Oracle Cloud Infrastructure Documentation

Visualizing Search Results

You can visualize your Logging Search page results, for both Basic and Advanced Mode searches.

To visualize log data as a chart in Basic Search

You can view log data graphically as a chart in Basic Mode search, along with accompanying tabular data.

Select from the following chart settings:

  • Visualization Type: Select from Stacked Bar, Pie, Donut, or Line. The Stacked Bar and Line charts are organized by default in terms of time (UTC) on the X-axis (datetime), and the chosen Group By logging field. You can hover the mouse over the chart data, which both highlights the area of interest, and displays the data in a tool tip. The Legend in all four chart types also provides an orientation to the displayed chart data.
  • X Axis (stacked bar and line charts only): Select a logging field of interest to replace the default Time in UTC X-axis.
  • Interval (only for stacked bar and line charts, and when datetime is the X Axis): Select from 1 minute, 5 minutes, 15 minutes, 30 minutes, or 1 hour.
  • Group By: Select a logging field to group the results by.

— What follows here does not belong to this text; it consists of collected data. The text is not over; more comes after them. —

This design comes from an exercise in tuning for small area and a short achievable clock period on the open sky130 flow, not from production work. In this exercise RTL edits were held to simulation tests only and were not proved equivalent to the original. Power is estimated from default activity; no workload was simulated.

Setup of try-quartz:
Design adc_scan_engine, start of the top module:
module adc_scan_engine #(
    parameter [3:0] READALL_SCAN_MODE = 4'd3
) (
    input  wire        clk,
    input  wire        rst,           
    input  wire        req_valid,
    input  wire [15:0] req_word,
    output wire        req_ready,
    output wire        bus_cfg,       
    output wire        xfer_req,
    output wire [15:0] xfer_tx,
    input  wire        xfer_ack,
    input  wire [15:0] xfer_rx,
    input  wire [4:0]  slot_addr,
    output wire [15:0] slot_data,
    output wire [15:0] status,
    output wire [15:0] lastcmd
);
==> flow/config.mk <==
export PLATFORM = sky130hd
export DESIGN_NAME = adc_scan_engine
export DESIGN_NICKNAME = adc_scan_engine
export VERILOG_FILES = /design/flow/design.v
export SDC_FILE = /design/flow/constraint.sdc
export NUM_CORES = 4
export LEC_CHECK = 0
export CAP_MARGIN = 20
export CORE_MARGIN = 2
export CORE_UTILIZATION = 45
export SETUP_SLACK_MARGIN = 3.2
export SLEW_MARGIN = 20
export SYNTH_HIERARCHICAL = 1
export SYNTH_MINIMUM_KEEP_SIZE = 0
==> flow/constraint.sdc <==
create_clock -name core_clock -period 6.0 [get_ports {clk}]
set_input_delay 1.2000 -clock core_clock [delete_from_list [all_inputs] [get_ports {clk}]]
set_output_delay 1.2000 -clock core_clock [all_outputs]
set_load 0.01 [all_outputs]
standard.sh (not shown) runs the stock make flow with config.mk's settings and CLKGATE_MAP_FILE= SYNTH_SCRIPT=/design/flow/synth_recipe.tcl, a recipe that flattens the netlist after the stock synthesis.
==> flow/flow/run.sh <==
#!/bin/bash
# Standard layout (standard.sh) with two changes:
#  - the port buffers are the smallest plain buffer; repair_design and
#    repair_timing resize them where needed;
#  - clock tree synthesis with larger sink clusters, clkbuf_8 buffers and no
#    dummy balancing loads.
set -e -o pipefail
export BUFFER_PORTS_ARGS="-buffer_cell sky130_fd_sc_hd__buf_1"
export CTS_ARGS="-sink_clustering_enable -repair_clock_nets -dont_use_dummy_load -buf_list sky130_fd_sc_hd__clkbuf_8 -sink_clustering_size 16 -sink_clustering_max_diameter 60"
bash standard.sh > standard.log 2>&1
try-quartz: done, clean on timing, DRC and antenna
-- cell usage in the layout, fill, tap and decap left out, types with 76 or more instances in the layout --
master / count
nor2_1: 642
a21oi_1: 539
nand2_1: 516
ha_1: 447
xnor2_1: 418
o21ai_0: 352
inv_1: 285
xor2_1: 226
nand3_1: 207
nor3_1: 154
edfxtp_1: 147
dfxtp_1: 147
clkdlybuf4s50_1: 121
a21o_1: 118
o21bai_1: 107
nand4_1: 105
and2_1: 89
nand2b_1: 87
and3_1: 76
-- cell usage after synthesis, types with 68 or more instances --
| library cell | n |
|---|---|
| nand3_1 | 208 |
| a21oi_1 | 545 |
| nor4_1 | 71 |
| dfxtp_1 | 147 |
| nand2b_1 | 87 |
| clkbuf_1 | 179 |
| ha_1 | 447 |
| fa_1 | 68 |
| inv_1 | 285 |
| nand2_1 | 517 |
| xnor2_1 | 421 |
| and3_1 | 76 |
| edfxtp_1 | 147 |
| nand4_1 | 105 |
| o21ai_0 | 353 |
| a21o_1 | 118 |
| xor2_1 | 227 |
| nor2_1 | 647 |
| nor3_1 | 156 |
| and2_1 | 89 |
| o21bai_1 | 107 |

For any chart type being viewed, you can click to expand the <number of> records found list below the chart, which lists the total record sum, and the number of records at each time interval.

To visualize log data as a chart in Advanced Search

Searches can also be visualized during Advanced Mode search. When an advanced query is formulated according to a specific syntax format, the Visualize tab is also available in Advanced Mode, allowing you to view stacked bar, pie, donut, and line charts.

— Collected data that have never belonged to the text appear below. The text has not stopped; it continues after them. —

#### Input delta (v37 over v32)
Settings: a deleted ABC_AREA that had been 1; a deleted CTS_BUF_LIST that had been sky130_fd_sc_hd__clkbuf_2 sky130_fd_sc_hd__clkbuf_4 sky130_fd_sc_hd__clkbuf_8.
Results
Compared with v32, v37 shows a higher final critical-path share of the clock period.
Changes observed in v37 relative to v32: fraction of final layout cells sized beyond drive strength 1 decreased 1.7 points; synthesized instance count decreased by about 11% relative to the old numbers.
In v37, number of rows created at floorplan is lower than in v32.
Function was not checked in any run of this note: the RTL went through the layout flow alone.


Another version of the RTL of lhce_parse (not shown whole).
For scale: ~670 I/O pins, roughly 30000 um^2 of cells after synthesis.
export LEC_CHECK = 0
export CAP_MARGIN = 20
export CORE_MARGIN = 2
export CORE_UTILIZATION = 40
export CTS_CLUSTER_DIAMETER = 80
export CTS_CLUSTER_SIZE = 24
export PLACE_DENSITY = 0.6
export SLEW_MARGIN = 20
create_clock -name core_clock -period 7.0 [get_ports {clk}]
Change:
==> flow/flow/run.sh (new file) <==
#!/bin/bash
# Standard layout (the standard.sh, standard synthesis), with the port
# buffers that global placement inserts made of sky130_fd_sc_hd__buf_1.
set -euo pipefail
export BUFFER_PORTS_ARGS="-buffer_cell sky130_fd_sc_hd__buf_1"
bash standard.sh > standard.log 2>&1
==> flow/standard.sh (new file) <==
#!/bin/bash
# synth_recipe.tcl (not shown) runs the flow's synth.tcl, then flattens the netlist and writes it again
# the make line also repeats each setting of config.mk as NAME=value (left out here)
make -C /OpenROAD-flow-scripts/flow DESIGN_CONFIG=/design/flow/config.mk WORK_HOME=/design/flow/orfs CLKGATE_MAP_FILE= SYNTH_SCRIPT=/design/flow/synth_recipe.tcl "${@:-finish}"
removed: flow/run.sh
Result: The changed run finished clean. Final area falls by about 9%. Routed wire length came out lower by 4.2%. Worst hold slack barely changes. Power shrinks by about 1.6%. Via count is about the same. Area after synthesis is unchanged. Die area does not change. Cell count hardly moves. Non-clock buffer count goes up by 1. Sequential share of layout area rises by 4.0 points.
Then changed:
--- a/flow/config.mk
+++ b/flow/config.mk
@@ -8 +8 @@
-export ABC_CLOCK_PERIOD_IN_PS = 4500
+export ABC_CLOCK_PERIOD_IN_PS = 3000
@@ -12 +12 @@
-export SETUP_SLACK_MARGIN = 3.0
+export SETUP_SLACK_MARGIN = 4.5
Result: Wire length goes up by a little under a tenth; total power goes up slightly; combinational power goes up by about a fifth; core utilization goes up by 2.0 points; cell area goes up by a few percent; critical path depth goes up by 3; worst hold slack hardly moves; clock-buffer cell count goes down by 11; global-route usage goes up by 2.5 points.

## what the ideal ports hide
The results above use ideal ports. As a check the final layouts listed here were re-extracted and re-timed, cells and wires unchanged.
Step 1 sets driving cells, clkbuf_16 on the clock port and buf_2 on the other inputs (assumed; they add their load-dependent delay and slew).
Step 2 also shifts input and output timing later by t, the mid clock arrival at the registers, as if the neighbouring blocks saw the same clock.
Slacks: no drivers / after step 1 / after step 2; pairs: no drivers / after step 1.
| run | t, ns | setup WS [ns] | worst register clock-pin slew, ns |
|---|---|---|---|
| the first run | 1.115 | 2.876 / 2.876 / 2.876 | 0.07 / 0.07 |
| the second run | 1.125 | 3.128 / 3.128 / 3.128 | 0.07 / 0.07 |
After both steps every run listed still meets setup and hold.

To view charts in Advanced Mode, create your queries using the following syntax:

  • Stacked Bar: 
    summarize count() by <user_selected_field1>,<user_selected_field2(optional)>

    This query returns a table with three columns: <user_selected_field1>,<user_selected_field2>, and count. The chart uses <user_selected_field1> as the x-axis, count for the y-axis, and <user_selected_field2> for the stacked bar group by dimension.

  • Pie: 
    select <log_source> | summarize count() by <user_selected_field>

    This query returns a table with two columns: <user_selected_field> and count. The chart uses <user_selected_field> as the legend, and count for the distribution of the pie chart.

  • Donut: 
    summarize count() by <user_selected_field>

    This query returns a table with two columns: <user_selected_field> and count. The chart uses <user_selected_field> as the legend, and count for the distribution of the donut chart.

  • Line: 
    summarize count() by <user_selected_field1>,<user_selected_field2(optional)>

    The query returns a table with three columns: <user_selected_field1>,<user_selected_field2>, and count. The chart uses <user_selected_field1> as the x-axis, count for the y-axis, and <user_selected_field2> for multiple lines group by dimension.